United StatesChange Country, Oracle Worldwide Web Sites Communities I am a... I want to...
Bug ID: JDK-4770745 Iterating over ZipFile entries is very slow when using network file systems
JDK-4770745 : Iterating over ZipFile entries is very slow when using network file systems

Details
Type:
Enhancement
Submit Date:
2002-10-29
Status:
Resolved
Updated Date:
2005-02-19
Project Name:
JDK
Resolved Date:
2005-02-19
Component:
core-libs
OS:
windows_2000
Sub-Component:
java.util.jar
CPU:
x86
Priority:
P4
Resolution:
Fixed
Affected Versions:
1.4.1
Fixed Versions:

Related Reports
Relates:
Relates:
Relates:
Relates:

Sub Tasks

Description
Windows 2000 SP3 javac compiler performance for a Networke Mapped drive is very slow for JDK 1.3.1 and JDK 1.4.1 as compared to JDK 1.2.2

Customer moving from JDK 1.2.2 to 1.3.1 the compile time for their code has increased from   4 hours(JDK 1.2.2)  to 17-18 hours(JDK 1.3.1)
 
A simple test case consisting of 14 ".java" files is attached (JavaTest.zip)

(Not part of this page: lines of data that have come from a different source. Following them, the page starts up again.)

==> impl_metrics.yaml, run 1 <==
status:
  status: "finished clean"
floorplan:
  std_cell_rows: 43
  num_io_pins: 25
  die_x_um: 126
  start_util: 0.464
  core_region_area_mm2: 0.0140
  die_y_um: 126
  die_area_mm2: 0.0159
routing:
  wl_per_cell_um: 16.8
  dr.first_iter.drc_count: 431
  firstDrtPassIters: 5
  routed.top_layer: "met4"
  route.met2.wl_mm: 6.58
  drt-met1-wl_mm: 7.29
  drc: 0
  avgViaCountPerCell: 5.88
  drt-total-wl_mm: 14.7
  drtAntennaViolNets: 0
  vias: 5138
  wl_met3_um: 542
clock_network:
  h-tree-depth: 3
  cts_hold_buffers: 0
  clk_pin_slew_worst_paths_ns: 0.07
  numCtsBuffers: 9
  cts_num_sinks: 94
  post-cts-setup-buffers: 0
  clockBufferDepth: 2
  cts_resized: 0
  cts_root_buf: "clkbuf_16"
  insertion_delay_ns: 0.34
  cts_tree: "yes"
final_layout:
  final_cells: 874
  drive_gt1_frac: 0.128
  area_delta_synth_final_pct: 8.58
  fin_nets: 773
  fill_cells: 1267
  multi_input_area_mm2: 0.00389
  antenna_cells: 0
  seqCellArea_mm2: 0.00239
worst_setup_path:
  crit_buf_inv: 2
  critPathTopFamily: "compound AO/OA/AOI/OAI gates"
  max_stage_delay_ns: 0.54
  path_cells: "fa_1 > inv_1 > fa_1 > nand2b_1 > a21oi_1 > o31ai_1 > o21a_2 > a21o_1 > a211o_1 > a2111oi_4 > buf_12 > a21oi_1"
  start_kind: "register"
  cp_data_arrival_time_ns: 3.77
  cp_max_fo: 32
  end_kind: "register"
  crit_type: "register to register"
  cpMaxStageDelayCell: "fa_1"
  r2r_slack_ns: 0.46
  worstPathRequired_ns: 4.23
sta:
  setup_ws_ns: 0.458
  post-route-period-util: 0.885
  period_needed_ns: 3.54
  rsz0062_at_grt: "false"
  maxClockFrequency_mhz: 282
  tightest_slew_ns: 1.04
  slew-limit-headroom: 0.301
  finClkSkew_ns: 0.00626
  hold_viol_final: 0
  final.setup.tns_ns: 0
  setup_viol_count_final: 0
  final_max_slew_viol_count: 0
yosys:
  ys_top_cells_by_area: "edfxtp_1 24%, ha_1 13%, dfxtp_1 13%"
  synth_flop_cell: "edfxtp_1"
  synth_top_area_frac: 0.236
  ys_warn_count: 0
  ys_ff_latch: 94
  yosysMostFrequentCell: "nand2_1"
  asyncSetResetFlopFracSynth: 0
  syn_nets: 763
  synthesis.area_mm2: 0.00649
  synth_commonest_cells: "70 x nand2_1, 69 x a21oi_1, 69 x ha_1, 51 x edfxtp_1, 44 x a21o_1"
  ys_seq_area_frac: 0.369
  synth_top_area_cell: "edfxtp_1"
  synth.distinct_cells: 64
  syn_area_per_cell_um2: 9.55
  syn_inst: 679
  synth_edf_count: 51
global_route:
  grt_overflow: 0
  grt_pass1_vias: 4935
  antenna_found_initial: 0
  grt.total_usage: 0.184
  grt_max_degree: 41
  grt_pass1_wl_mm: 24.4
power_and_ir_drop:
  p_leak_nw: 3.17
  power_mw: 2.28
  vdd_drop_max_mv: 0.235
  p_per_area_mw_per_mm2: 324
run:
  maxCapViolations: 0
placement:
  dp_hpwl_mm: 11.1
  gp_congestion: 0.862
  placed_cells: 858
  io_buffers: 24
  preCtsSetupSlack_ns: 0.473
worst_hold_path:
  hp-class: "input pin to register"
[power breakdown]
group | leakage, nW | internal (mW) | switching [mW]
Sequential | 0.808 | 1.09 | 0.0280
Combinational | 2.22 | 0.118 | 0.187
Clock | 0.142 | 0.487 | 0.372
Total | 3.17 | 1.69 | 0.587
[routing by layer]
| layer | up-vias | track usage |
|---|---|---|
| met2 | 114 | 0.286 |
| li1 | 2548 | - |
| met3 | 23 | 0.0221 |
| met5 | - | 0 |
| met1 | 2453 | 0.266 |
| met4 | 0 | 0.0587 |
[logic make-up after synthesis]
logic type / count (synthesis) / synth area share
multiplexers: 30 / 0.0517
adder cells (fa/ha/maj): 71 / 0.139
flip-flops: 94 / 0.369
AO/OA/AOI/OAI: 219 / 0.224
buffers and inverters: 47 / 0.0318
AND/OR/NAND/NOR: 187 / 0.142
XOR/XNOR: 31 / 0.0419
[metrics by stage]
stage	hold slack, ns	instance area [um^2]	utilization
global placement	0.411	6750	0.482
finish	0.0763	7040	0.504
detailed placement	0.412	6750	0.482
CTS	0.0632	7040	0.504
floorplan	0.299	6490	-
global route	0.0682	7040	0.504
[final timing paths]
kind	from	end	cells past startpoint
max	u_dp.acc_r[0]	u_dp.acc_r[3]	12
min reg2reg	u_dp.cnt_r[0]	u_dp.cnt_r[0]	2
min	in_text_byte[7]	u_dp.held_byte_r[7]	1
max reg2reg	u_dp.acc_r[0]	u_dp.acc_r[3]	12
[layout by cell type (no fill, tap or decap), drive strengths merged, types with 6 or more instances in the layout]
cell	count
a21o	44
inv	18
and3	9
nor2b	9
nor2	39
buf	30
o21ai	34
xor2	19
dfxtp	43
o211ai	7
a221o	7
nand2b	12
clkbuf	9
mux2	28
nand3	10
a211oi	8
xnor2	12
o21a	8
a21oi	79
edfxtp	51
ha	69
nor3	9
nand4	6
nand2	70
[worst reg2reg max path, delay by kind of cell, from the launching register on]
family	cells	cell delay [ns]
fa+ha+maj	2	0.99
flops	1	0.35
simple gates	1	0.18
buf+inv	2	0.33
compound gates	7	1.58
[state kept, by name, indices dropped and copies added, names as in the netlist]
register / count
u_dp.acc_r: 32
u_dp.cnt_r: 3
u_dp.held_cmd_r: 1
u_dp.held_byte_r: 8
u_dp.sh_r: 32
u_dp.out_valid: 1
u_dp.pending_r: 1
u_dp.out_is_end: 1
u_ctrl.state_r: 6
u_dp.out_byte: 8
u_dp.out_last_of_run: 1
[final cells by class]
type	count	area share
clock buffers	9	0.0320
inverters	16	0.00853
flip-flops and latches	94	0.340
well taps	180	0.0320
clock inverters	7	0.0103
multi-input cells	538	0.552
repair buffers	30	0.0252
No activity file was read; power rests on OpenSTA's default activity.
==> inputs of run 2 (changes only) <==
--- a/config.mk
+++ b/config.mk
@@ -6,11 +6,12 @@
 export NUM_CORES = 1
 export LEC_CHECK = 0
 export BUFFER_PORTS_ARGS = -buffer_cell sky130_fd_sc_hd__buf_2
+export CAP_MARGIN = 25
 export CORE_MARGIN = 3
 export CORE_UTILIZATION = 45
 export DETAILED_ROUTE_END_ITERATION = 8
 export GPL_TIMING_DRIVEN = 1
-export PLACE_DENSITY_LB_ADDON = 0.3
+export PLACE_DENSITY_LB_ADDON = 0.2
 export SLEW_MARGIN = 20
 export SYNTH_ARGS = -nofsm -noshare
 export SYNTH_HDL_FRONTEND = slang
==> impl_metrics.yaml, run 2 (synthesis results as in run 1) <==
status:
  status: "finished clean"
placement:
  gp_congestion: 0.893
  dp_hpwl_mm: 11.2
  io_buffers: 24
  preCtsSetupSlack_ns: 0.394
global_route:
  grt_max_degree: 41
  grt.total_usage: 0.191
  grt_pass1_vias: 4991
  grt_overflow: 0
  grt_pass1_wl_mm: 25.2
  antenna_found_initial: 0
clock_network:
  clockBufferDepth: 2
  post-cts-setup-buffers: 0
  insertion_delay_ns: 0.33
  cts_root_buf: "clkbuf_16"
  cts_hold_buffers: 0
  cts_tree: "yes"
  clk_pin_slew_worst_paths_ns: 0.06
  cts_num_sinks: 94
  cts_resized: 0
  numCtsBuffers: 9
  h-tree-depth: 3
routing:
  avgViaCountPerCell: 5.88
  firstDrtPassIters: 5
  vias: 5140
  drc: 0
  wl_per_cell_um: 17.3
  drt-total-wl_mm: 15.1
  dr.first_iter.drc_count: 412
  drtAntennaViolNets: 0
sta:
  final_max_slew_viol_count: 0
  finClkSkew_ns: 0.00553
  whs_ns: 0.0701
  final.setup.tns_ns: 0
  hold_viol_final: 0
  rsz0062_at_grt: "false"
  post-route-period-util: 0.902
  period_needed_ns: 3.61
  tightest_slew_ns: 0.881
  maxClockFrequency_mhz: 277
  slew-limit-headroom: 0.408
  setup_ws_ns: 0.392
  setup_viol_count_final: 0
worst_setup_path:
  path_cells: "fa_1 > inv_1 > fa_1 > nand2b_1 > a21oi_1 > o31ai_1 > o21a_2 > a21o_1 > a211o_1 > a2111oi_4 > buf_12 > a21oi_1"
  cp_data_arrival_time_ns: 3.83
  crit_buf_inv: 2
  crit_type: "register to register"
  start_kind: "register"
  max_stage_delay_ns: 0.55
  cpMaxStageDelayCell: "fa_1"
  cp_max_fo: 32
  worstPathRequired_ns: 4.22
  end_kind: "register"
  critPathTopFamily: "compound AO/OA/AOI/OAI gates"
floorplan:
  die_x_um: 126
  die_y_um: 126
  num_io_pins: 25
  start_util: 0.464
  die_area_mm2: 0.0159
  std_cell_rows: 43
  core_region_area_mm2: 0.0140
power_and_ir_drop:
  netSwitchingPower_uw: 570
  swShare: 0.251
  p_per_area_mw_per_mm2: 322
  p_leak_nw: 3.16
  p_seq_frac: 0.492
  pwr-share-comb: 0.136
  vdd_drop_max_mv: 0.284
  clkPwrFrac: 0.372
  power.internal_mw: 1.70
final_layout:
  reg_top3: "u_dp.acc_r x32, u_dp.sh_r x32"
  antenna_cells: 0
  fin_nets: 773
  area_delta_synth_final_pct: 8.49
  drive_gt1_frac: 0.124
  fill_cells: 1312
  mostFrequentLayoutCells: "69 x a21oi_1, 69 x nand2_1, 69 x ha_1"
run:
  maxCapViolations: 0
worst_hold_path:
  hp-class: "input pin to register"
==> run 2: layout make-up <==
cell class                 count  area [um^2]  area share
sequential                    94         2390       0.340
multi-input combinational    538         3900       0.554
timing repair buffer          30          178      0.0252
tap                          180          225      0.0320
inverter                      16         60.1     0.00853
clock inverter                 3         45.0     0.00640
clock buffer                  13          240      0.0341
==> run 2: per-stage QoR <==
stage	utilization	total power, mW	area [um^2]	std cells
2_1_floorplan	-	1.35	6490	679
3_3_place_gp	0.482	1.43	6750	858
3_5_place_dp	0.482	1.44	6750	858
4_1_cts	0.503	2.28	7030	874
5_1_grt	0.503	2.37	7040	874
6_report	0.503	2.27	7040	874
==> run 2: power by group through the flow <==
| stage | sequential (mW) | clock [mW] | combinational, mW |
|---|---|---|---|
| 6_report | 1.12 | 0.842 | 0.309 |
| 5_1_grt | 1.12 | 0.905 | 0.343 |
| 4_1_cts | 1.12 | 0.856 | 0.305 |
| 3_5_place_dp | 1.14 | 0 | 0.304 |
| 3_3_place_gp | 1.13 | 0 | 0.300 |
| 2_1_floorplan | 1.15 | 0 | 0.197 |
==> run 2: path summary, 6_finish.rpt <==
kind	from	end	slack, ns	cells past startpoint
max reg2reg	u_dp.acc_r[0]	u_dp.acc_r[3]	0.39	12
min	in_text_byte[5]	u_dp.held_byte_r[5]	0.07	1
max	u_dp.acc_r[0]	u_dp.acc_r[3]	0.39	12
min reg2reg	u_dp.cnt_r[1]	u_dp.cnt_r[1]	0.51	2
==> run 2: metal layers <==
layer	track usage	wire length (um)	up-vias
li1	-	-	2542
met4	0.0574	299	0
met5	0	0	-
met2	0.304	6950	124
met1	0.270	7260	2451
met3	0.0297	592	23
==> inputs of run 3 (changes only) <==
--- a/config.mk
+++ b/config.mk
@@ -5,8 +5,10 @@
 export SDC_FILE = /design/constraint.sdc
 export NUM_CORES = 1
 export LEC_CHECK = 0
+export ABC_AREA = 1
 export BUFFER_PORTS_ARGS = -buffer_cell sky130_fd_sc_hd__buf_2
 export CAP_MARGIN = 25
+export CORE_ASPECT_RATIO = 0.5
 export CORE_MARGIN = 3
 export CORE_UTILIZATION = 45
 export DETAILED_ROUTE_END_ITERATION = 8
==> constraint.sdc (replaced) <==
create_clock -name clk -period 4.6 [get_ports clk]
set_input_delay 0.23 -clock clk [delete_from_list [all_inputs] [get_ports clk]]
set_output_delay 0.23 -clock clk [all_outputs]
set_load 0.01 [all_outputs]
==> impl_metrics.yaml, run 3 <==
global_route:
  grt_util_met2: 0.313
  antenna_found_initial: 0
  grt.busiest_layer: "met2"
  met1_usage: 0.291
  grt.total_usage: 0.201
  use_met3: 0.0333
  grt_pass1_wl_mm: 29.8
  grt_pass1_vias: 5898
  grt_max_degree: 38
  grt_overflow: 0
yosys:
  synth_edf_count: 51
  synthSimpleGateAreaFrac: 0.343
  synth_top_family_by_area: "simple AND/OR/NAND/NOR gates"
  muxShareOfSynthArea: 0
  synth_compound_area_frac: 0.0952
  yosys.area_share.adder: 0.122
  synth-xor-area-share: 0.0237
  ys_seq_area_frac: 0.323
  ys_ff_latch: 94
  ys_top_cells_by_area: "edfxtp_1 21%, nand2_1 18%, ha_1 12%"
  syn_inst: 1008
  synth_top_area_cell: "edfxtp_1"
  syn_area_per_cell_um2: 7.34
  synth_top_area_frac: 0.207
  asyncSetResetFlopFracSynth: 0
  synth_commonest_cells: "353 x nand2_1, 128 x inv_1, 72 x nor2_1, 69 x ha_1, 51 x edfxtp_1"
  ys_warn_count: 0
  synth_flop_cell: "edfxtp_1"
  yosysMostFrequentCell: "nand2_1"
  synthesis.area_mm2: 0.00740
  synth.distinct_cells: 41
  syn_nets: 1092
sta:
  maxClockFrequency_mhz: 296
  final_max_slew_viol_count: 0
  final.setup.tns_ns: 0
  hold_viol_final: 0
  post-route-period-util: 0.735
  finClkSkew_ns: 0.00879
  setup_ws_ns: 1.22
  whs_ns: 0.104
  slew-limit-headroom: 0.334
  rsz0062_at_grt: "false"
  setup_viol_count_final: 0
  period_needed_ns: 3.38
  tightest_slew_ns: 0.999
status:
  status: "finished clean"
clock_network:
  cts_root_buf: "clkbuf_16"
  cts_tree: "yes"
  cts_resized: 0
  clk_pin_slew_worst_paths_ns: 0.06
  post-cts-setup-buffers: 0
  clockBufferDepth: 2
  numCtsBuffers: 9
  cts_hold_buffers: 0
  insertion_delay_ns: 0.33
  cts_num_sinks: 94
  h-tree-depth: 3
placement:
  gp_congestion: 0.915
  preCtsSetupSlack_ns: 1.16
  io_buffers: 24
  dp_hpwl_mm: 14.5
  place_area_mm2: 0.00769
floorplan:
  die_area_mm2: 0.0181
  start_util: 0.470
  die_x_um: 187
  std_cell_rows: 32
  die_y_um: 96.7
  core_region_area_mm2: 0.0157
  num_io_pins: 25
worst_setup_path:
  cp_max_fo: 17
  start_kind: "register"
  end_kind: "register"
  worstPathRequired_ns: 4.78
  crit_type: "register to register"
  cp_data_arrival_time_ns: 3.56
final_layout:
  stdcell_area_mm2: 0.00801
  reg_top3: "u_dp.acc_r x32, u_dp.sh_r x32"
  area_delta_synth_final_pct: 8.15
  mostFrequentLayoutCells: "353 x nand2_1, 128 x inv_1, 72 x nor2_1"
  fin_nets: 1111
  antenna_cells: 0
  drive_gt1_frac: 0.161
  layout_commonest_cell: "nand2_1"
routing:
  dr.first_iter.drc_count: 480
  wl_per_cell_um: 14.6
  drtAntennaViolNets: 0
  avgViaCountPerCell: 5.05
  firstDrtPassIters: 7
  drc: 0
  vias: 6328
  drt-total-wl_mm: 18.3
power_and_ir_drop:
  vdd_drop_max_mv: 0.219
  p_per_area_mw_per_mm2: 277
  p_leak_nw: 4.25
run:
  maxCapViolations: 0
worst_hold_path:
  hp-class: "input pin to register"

The following are the test results for the ".java" files in the test case on a Windows 2000 SP3 machine.using JDK 1.2.2,JDK 1.3.1and JDK 1.4.1
---------------------------------------------------
                      Local          Network Mapped
JDK-1.2.2_013         18994ms        13092 ms
JDK1.3.1_05-b02       9864ms         19712ms
JDK1.4.1-b21          15766ms        35064ms
---------------------------------------------------

The javac -verbose output details are attached(Logging.zip)

                                    

Comments
WORK AROUND

Using a Local drive resolves the issue.
Since a lot of people are working together on the project using a Local drive is not feasible.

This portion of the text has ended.